Jam dua dini hari tadi, aku terbangun dan tersadar pengaruh wine bergelas-gelas yang ku minum cukup luar biasa. Mungkin karena sudah lama tidak menikmati ini, jadi respon tubuhku agak berlebihan hingga aku tertidur dengan kepalaku di atas meja, ponsel masih berada dalam genggamanku. Ku baca pesan terakhir yang di kirimkan Lyra, apa yang ku lakukan? Mengapa aku bisa berbalas chat dengan si judes itu?

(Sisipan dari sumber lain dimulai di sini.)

Background: an optimization exercise with open tools, aiming at small area, a short achievable clock period and few clock cycles per item. Do not read the settings as production practice. Function was checked by simulation only, so behaviour that the tests miss may differ from the original. Power and IR drop assume default switching activity.

Setup of lane 1:
## heap_alloc_top
module heap_alloc_top (
  input  logic        clk_i,
  input  logic        rst_ni,
  input  logic        req_valid_i,
  input  logic        req_is_alloc_i,
  input  logic [15:0] req_size_i,
  input  logic [15:0] req_addr_i,
  output logic        req_ready_o,
  output logic        res_valid_o,
  output logic [15:0] res_addr_o,
  input  logic        res_ready_i
);
Size in the first run: ~2300 cells after synthesis, ~320 flip-flops, ~55 I/O pins, about 21000 um^2 of cells after synthesis.
clock: 6.0 ns
lec_check: 0
cap_margin: 0
core_margin: 2
core_utilization: 55
setup_slack_margin: 0.2
slew_margin: 0
synth_hierarchical: 1
synth_minimum_keep_size: 0
run.sh (not shown) runs the stock make flow with config.mk's settings and CLKGATE_MAP_FILE= SYNTH_SCRIPT=/design/flow/synth_recipe.tcl, a recipe that flattens the netlist after the stock synthesis.
Final checks on lane 1, whose flow otherwise completed, came back failing, citing capacitance limit, slew limit.
Testbench counts of lane 1, summed over its fixed seeds: cycles 8,016, ops 8,000.
> inputs changed (lane 1 -> lane 2)
--- a/flow/design.v
+++ b/flow/design.v
@@ -172,30 +172,28 @@
   function automatic logic gt3(input logic [2:0] a, input logic [2:0] b);
     gt3 = (a[2] & ~b[2]) |
           ((a[2] | ~b[2]) & a[1] & ~b[1]) |
           ((a[2] | ~b[2]) & (a[1] | ~b[1]) & a[0] & ~b[0]);
   endfunction
   function automatic logic [NS-1:0] pre_or32(input logic [NS-1:0] x);
     logic [NS-1:0] y;
     y = x;
     for (int d = 1; d < NS; d = d * 2) begin
-      for (int i = 2 * d - 1; i < NS; i += 2 * d) y[i] = y[i] | y[i-d];
-    end
-    for (int d = NS / 4; d >= 1; d = d / 2) begin
-      for (int i = 3 * d - 1; i < NS; i += 2 * d) y[i] = y[i] | y[i-d];
+      for (int i = NS - 1; i >= d; i--) y[i] = y[i] | y[i-d];
     end
     pre_or32 = y;
   endfunction
   function automatic logic [NS-1:0] suf_or32(input logic [NS-1:0] x);
-    logic [NS-1:0] y, z;
-    for (int i = 0; i < NS; i++) z[i] = x[NS-1-i];
-    z = pre_or32(z);
-    for (int i = 0; i < NS; i++) y[i] = z[NS-1-i];
+    logic [NS-1:0] y;
+    y = x;
+    for (int d = 1; d < NS; d = d * 2) begin
+      for (int i = 0; i < NS - d; i++) y[i] = y[i] | y[i+d];
+    end
     suf_or32 = y;
   endfunction
   function automatic logic [NP-1:0] pre_or16(input logic [NP-1:0] x);
     logic [NP-1:0] y;
     y = x;
     for (int d = 1; d < NP; d = d * 2) begin
       for (int i = NP - 1; i >= d; i--) y[i] = y[i] | y[i-d];
     end
     pre_or16 = y;
==> comparison <==
Lane 2: full flow OK, the timing, DRC and antenna checks passed
Compared with lane 1, lane 2 degrades area of the mapped netlist.
In the reports for lane 1 and lane 2, the smaller area added between synthesis and finish belongs to lane 2.
Lane 2 -> lane 1: CTS sink count delta 0, exact match
Delta (lane 2 minus lane 1): via count decreased by about 3% relative to the old numbers, highest net fanout along the worst path +2, row count higher, total power draw moved up.
Lower clock share of power was reported by lane 1, not lane 2.
The setup slack of lane 2 exceeds that of lane 1 by 0.12 ns.
Taking lane 1 as the reference, in lane 2 combinational cell fraction of total power went down; quantity of gates resized following cts dropped 1; core utilization saw a decrease.
Sort lane 1 and lane 2 by pre-CTS worst setup slack, ascending, and lane 2 comes first.
The wire length of the first global-routing pass of lane 2 was superior to that of lane 1.
Testbench counts of lane 2, summed over its fixed seeds: cycles 8,016, ops 8,000.

========
RTL: one of the versions met above, not the one the previous note started from.
For scale: ~320 flip-flops, about 55 I/O pins.
clock: 6.0 ns
lec_check: 0
cap_margin: 20
core_margin: 2
core_utilization: 55
setup_slack_margin: 0.2
slew_margin: 20
synth_hierarchical: 1
synth_minimum_keep_size: 0
The baseline finished with timing, DRC and antenna clean.
Testbench counts at the start, summed over its fixed seeds: cycles 8,016, ops 8,000.
Next try:
--- a/flow/design.v
+++ b/flow/design.v
@@ -169,34 +169,36 @@
     end
     lt5 = l;
   endfunction
   function automatic logic gt3(input logic [2:0] a, input logic [2:0] b);
     gt3 = (a[2] & ~b[2]) |
           ((a[2] | ~b[2]) & a[1] & ~b[1]) |
           ((a[2] | ~b[2]) & (a[1] | ~b[1]) & a[0] & ~b[0]);
   endfunction
   function automatic logic [NS-1:0] pre_or32(input logic [NS-1:0] x);
     logic [NS-1:0] y;
     y = x;
     for (int d = 1; d < NS; d = d * 2) begin
-      for (int i = NS - 1; i >= d; i--) y[i] = y[i] | y[i-d];
+      for (int i = 2 * d - 1; i < NS; i += 2 * d) y[i] = y[i] | y[i-d];
+    end
+    for (int d = NS / 4; d >= 1; d = d / 2) begin
+      for (int i = 3 * d - 1; i < NS; i += 2 * d) y[i] = y[i] | y[i-d];
     end
     pre_or32 = y;
   endfunction
   function automatic logic [NS-1:0] suf_or32(input logic [NS-1:0] x);
-    logic [NS-1:0] y;
-    y = x;
-    for (int d = 1; d < NS; d = d * 2) begin
-      for (int i = 0; i < NS - d; i++) y[i] = y[i] | y[i+d];
-    end
+    logic [NS-1:0] y, z;
+    for (int i = 0; i < NS; i++) z[i] = x[NS-1-i];
+    z = pre_or32(z);
+    for (int i = 0; i < NS; i++) y[i] = z[NS-1-i];
     suf_or32 = y;
   endfunction
   function automatic logic [NP-1:0] pre_or16(input logic [NP-1:0] x);
     logic [NP-1:0] y;
     y = x;
     for (int d = 1; d < NP; d = d * 2) begin
       for (int i = NP - 1; i >= d; i--) y[i] = y[i] | y[i-d];
     end
     pre_or16 = y;
   endfunction
   logic       in_v_q, in_alloc_q;
   logic [7:0] in_n_q;    
=>
- combinational power went up by 11%
- routed wire length went up by 7.2%
- worst setup slack loses 0.055 ns
- die area went down by 1.1%
- non-clock buffer count went up by 68
- total power went up by 0.38%
- via count went up by 2.6%
- worst hold slack is about the same
- design area went up by 1.7%
- utilization went up by 2.5 points
- cell count went up by 0.33%
Testbench counts after the change, summed over its fixed seeds: cycles 8,016, ops 8,000.

==> separate check: timing with driven ports <==
The flow's constraints put no driver on any port. The routed layouts listed below were extracted and timed again, unchanged, in two steps.
Step 1, drivers: a clkbuf_16 drives clk_i and a buf_2 each remaining input, both assumed.
Step 2 adds t to the input delays and takes it off the output delays; t is the mean of the earliest and latest rising clock arrival at the registers after step 1. Input paths then give back, and output paths get back, about the clock's delay inside the block.
a / b / c = ideal / step 1 / step 2; a / b = the first two.
run	t, ns	setup slack, ns	worst setup path at the end	latest minus earliest clock arrival (ns)	slew at the worst register clock pin (ns)
lane 1	0.641	0.157 / 0.157 / 0.157	register to register	0.032 / 0.032	0.08 / 0.08
lane 2	0.650	0.279 / 0.279 / 0.279	register to register	0.033 / 0.034	0.07 / 0.07
the first run of note 2	0.663	0.250 / 0.250 / 0.250	register to register	0.053 / 0.052	0.07 / 0.07
the second run of note 2	0.637	0.195 / 0.195 / 0.195	register to register	0.026 / 0.026	0.07 / 0.07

Mataku sudah terbuka sempurna, ku baca kalimat demi kalimat yang di kirimkan gadis itu. Awalnya aku tak peduli, tapi setelah ku pikir lagi, tidak ada salahnya. Aku butuh dia, setidaknya ini adalah bagian dari usahaku.

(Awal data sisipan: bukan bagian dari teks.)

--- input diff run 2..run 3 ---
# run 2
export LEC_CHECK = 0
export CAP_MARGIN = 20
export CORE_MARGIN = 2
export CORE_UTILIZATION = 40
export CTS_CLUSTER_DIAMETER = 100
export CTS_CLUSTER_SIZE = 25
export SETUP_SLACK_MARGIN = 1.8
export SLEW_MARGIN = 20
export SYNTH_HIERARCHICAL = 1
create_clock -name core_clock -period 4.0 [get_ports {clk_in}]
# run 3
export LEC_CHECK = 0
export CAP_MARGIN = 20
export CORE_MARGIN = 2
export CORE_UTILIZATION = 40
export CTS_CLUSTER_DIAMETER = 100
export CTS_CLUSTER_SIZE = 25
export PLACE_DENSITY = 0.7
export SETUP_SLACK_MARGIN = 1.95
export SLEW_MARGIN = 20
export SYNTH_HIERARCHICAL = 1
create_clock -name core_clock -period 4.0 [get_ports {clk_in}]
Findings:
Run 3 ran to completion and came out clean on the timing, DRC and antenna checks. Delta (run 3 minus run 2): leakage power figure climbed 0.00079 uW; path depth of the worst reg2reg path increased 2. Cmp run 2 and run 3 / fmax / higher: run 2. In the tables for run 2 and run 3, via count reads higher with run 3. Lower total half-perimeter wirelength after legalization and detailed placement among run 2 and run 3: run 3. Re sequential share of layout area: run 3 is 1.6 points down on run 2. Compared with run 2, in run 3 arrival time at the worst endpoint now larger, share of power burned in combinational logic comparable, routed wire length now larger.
This design comes from an exercise in tuning for small area, a short achievable clock period and few clock cycles per item on the open sky130 flow, not from production work. The RTL was checked by simulation tests, not by an equivalence proof against the original design.

==> inputs of run a <==
## orbit_position_generator
module orbit_position_generator (
    input  logic         clk,
    input  logic         rst_n,
    input  logic         s_tvalid,
    output logic         s_tready,
    input  logic [111:0] s_tdata,
    output logic         m_tvalid,
    input  logic         m_tready,
    output logic [127:0] m_tdata,
    input  logic         psel,
    input  logic         penable,
    input  logic         pwrite,
    input  logic [4:0]   paddr,
    input  logic [31:0]  pwdata,
    output logic [31:0]  prdata,
    output logic         pready
);
    logic        wr_q;
    logic [2:0]  widx_q;
    logic [31:0] wdat_q;
    logic [30:0] c_rad;
    logic [24:0] c_osp, c_ssp;
    logic [25:0] c_pit, c_yaw, c_rol;
    logic [31:0] rd_val, prdata_q;
    logic [2:0]  ridx;
    assign pready = 1'b1;
    assign ridx   = paddr[4:2];
    always_ff @(posedge clk or negedge rst_n)
    begin
        if (!rst_n)
        begin
            wr_q <= 1'b0;
        end
        else
        begin
            wr_q <= psel && penable && pwrite;
        end
    end
    always_ff @(posedge clk)
    begin
        widx_q <= paddr[4:2];
        wdat_q <= pwdata;
    end
    always_ff @(posedge clk or negedge rst_n)
    begin
        if (!rst_n)
        begin
            c_rad <= '0;
            c_osp <= '0;
            c_ssp <= '0;
            c_pit <= '0;
            c_yaw <= '0;
            c_rol <= '0;
        end
        else if (wr_q)
        begin
            case (widx_q)
                3'd0: c_rad <= wdat_q[30:0];
                3'd1: c_osp <= wdat_q[24:0];
                3'd2: c_ssp <= wdat_q[24:0];
                3'd3: c_pit <= wdat_q[25:0];
                3'd4: c_yaw <= wdat_q[25:0];
                3'd5: c_rol <= wdat_q[25:0];
                default: ;
            endcase
        end
    end
    always_comb
  ...
==> flow/config.mk <==
export PLATFORM = sky130hd
export DESIGN_NAME = orbit_position_generator
export DESIGN_NICKNAME = orbit_position_generator
export VERILOG_FILES = /design/flow/design.v
export SDC_FILE = /design/flow/constraint.sdc
export NUM_CORES = 4
export LEC_CHECK = 0
export ABC_CLOCK_PERIOD_IN_PS = 3000
export CAP_MARGIN = 20
export CORE_MARGIN = 2
export CORE_UTILIZATION = 45
export PLACE_DENSITY = 0.55
export SETUP_SLACK_MARGIN = 5
export SLEW_MARGIN = 20
==> flow/constraint.sdc <==
create_clock -name core_clock -period 15.0 [get_ports {clk}]
set_input_delay 3.0000 -clock core_clock [delete_from_list [all_inputs] [get_ports {clk}]]
set_output_delay 3.0000 -clock core_clock [all_outputs]
set_load 0.01 [all_outputs]
standard.sh (not shown) runs the stock make flow with config.mk's settings and CLKGATE_MAP_FILE= SYNTH_SCRIPT=/design/flow/synth_recipe.tcl, a recipe that flattens the netlist after the stock synthesis.
==> flow/flow/run.sh <==
#!/bin/bash
set -euo pipefail
bash standard.sh SETUP_SLACK_MARGIN=10.3 finish > standard_flow.log 2>&1
==> run b: changes against run a <==
--- a/flow/design.v
+++ b/flow/design.v
@@ -3840,90 +3840,65 @@
     input  logic         penable,
     input  logic         pwrite,
     input  logic [4:0]   paddr,
     input  logic [31:0]  pwdata,
     output logic [31:0]  prdata,
     output logic         pready
 );
-    logic        wr_q;
-    logic [2:0]  widx_q;
-    logic [31:0] wdat_q;
+    logic        wr_en, wr_q, tw_q;
     logic [30:0] c_rad;
     logic [24:0] c_osp, c_ssp;
     logic [25:0] c_pit, c_yaw, c_rol;
     logic [31:0] rd_val, prdata_q;
     logic [2:0]  ridx;
     assign pready = 1'b1;
     assign ridx   = paddr[4:2];
+    assign wr_en  = psel && penable && pwrite;
     always_ff @(posedge clk or negedge rst_n)
     begin
         if (!rst_n)
         begin
-            wr_q <= 1'b0;
-        end
-        else
-        begin
-            wr_q <= psel && penable && pwrite;
-        end
-    end
-    always_ff @(posedge clk)
-    begin
-        widx_q <= paddr[4:2];
-        wdat_q <= pwdata;
-    end
-    always_ff @(posedge clk or negedge rst_n)
-    begin
-        if (!rst_n)
-        begin
+            wr_q  <= 1'b0;
+            tw_q  <= 1'b0;
             c_rad <= '0;
             c_osp <= '0;
             c_ssp <= '0;
             c_pit <= '0;
             c_yaw <= '0;
             c_rol <= '0;
         end
-        else if (wr_q)
+        else
         begin
-            case (widx_q)
-                3'd0: c_rad <= wdat_q[30:0];
-                3'd1: c_osp <= wdat_q[24:0];
-                3'd2: c_ssp <= wdat_q[24:0];
-                3'd3: c_pit <= wdat_q[25:0];
-                3'd4: c_yaw <= wdat_q[25:0];
-                3'd5: c_rol <= wdat_q[25:0];
-                default: ;
-            endcase
+            wr_q <= wr_en;
+            tw_q <= wr_en && (ridx == 3'd3 || ridx == 3'd4 || ridx == 3'd5);
+            if (wr_en)
+            begin
+                case (ridx)
+                    3'd0: c_rad <= pwdata[30:0];
+                    3'd1: c_osp <= pwdata[24:0];
+                    3'd2: c_ssp <= pwdata[24:0];
+                    3'd3: c_pit <= pwdata[25:0];
+                    3'd4: c_yaw <= pwdata[25:0];
+                    3'd5: c_rol <= pwdata[25:0];
+                    default: ;
+                endcase
+            end
         end
     end
     always_comb
     begin
-        if (wr_q && widx_q == ridx)
-        begin
-            case (ridx)
-                3'd0: rd_val = {1'b0, wdat_q[30:0]};
-                3'd1: rd_val = {7'b0, wdat_q[24:0]};
-                3'd2: rd_val = {7'b0, wdat_q[24:0]};
-                3'd3: rd_val = {6'b0, wdat_q[25:0]};
-                3'd4: rd_val = {6'b0, wdat_q[25:0]};
-                3'd5: rd_val = {6'b0, wdat_q[25:0]};
-                default: rd_val = '0;
-            endcase
-        end
-        else
-        begin
-            case (ridx)
-                3'd0: rd_val = {1'b0, c_rad};
-                3'd1: rd_val = {7'b0, c_osp};
-                3'd2: rd_val = {7'b0, c_ssp};
-                3'd3: rd_val = {6'b0, c_pit};
-                3'd4: rd_val = {6'b0, c_yaw};
-                3'd5: rd_val = {6'b0, c_rol};
-                default: rd_val = '0;
-            endcase
-        end
+        case (ridx)
+            3'd0: rd_val = {1'b0, c_rad};
+            3'd1: rd_val = {7'b0, c_osp};
+            3'd2: rd_val = {7'b0, c_ssp};
+            3'd3: rd_val = {6'b0, c_pit};
+            3'd4: rd_val = {6'b0, c_yaw};
+            3'd5: rd_val = {6'b0, c_rol};
+            default: rd_val = '0;
+        endcase
     end
     always_ff @(posedge clk)
     begin
         prdata_q <= rd_val;
     end
     assign prdata = prdata_q;
     logic [2:0] cyc, cyc_n;
@@ -3934,15 +3909,15 @@
     logic       tilt_wr, dirty_eff;
     logic       run, hold, bnd, busy;
     logic       stall;
     logic [1:0] sc;
     logic       s_tvalid_q, psel_q, tent_bad;
     logic       accept, cancel, chain_sh;
     logic       out_load, o_v, o_v_n;
-    assign tilt_wr   = wr_q && (widx_q == 3'd3 || widx_q == 3'd4 || widx_q == 3'd5);
+    assign tilt_wr   = tw_q;
     assign dirty_eff = dirty || tilt_wr;
     assign out_load  = (cyc == 3'd2) && (tok[6] == opg_pkg::TK_ITEM);
     logic       tilt_now, item_ok, item_any, flush;
     logic [2:0] tilt_tok;
     logic [1:0] seq_after;
     assign tilt_now  = (tok[0] != opg_pkg::TK_ITEM) && (dirty_eff || seq != 2'd0);
     assign tilt_tok  = dirty_eff ? opg_pkg::TK_YAW : ((seq == 2'd1) ? opg_pkg::TK_PITCH : opg_pkg::TK_ROLL);
Settings changed: CORE_UTILIZATION 45 to 65, CTS_CLUSTER_DIAMETER set to 100, CTS_CLUSTER_SIZE set to 24, PLACE_DENSITY 0.55 to 0.72.
==> run notes <==
|  | run a | run b |
|---|---|---|
| Result of the run | timing/DRC/antenna clean | timing/DRC/antenna clean |
| Share of synthesized flip-flops with an asynchronous set or reset | 12.0% | 12.3% |
| Required arrival time at the worst endpoint | 15,840 ps | 15,630 ps |
| Number of antenna violations at the first check in global routing | 30 | 34 |
| Initial cell density of the core | 45.2% | 65.3% |
| Cell Area, Placed | 133,000 um^2 | 131,000 um^2 |
| Max clock buf depth | 4 | 3 |
| Unique masters post-synth | 105 | 102 |
| Core Footprint | 279,000 um^2 | 192,000 um^2 |
| Ant diodes | 9 | 19 |
| Number of sequential cells | 2,154 | 2,121 |
| Share of the core filled with cells in the final layout | 52.4% | 73.2% |
| Path type of the worst setup path | in -> reg | reg -> reg |
| Standard cell with the maximum stage delay on the critical path | nor2_2 | dfrtp_4 |
| Total length of routed met3 wires | 43.0 mm | 50.5 mm |
| Sequential area share after synthesis | 44.9% | 44.6% |
| Number of cells on the critical path | 7 | 20 |
| Min setup slack post-route | 10,170 ps | 10,200 ps |
| Global Route met2 Usage | 46.0% | 62.1% |
| Share of the clock period used by the worst path | 32.2% | 32.0% |
| Register bit count reported by yosys | 2,154 | 2,121 |
| Die ar. | 284,000 um^2 | 197,000 um^2 |
| Average wire per standard cell | 28.8 um | 28.7 um |
Testbench counts of run a, summed over its fixed seeds: cycles 2,536, items 256.
Testbench counts of run b, summed over its fixed seeds: cycles 2,536, items 256.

Maka pagi ini, aku putuskan tiba di rumah sakit, langsung menemui ibunya, tak peduli ini masih sangat pagi. Apalagi malam tadi Lyra menantangku untuk bertindak sebagai lelaki sejati, oke! akan ku tunjukkan padanya hingga pagi ini aku sudah berada disini, bersama istriku dan juga perempuan paruh baya yang sudah menjadi mertuaku meski belum resmi.
"Lyra, temani aku sarapan, ya?" kini, pandangan aku alihkan ke gadis yang aku yakin belum mandi itu. Aku berucap cukup lembut, tentu saja ini demi citra ku di hadapan ibu mertua
"Ibu nggak bisa di tinggal, nanti ibu sarapan nggak ada yang suapi," bisa ku tebak dia pasti menghindar, menolak ajakanku.
"Ibu bisa sendiri kok, emang nggak lihat ini Ibu udah sehat? hm?" jawab Ibu, aku tatap Lyra tengah mencari-cari alasan lain.
"Aku belum mandi," dia menggeleng, aku barusan di tolak. Apa dia tak tahu kalau para perempuan di rumah sakit ini dari dokter, perawat, dan staff-staff lainnya berlomba-lomba untuk bisa makan bersamaku?
"Calon suami loh yang ngajak nduk, jangan gitu ah!" senangnya aku mendapat pembelaan, ku lihat Lyra menatapku dengan kesal.
"Aku mandi dulu," ucapnya lalu beranjak ke kamar mandi.
"Nggak usah, aku nggak punya banyak waktu. Aku harus kerja, sebentar lagi ada jadwal OP. Sebentar aja, nggak akan lama, lagian kamu nggak boleh telat makan loh. Nanti pingsan lagi?" rayuku masih dengan nada bicara yang enak di dengar. Ya kemarin aku mendiagnosa bahwa Lyra memiliki gejala magh, perutnya tidak boleh kosong untuk waktu yang lama.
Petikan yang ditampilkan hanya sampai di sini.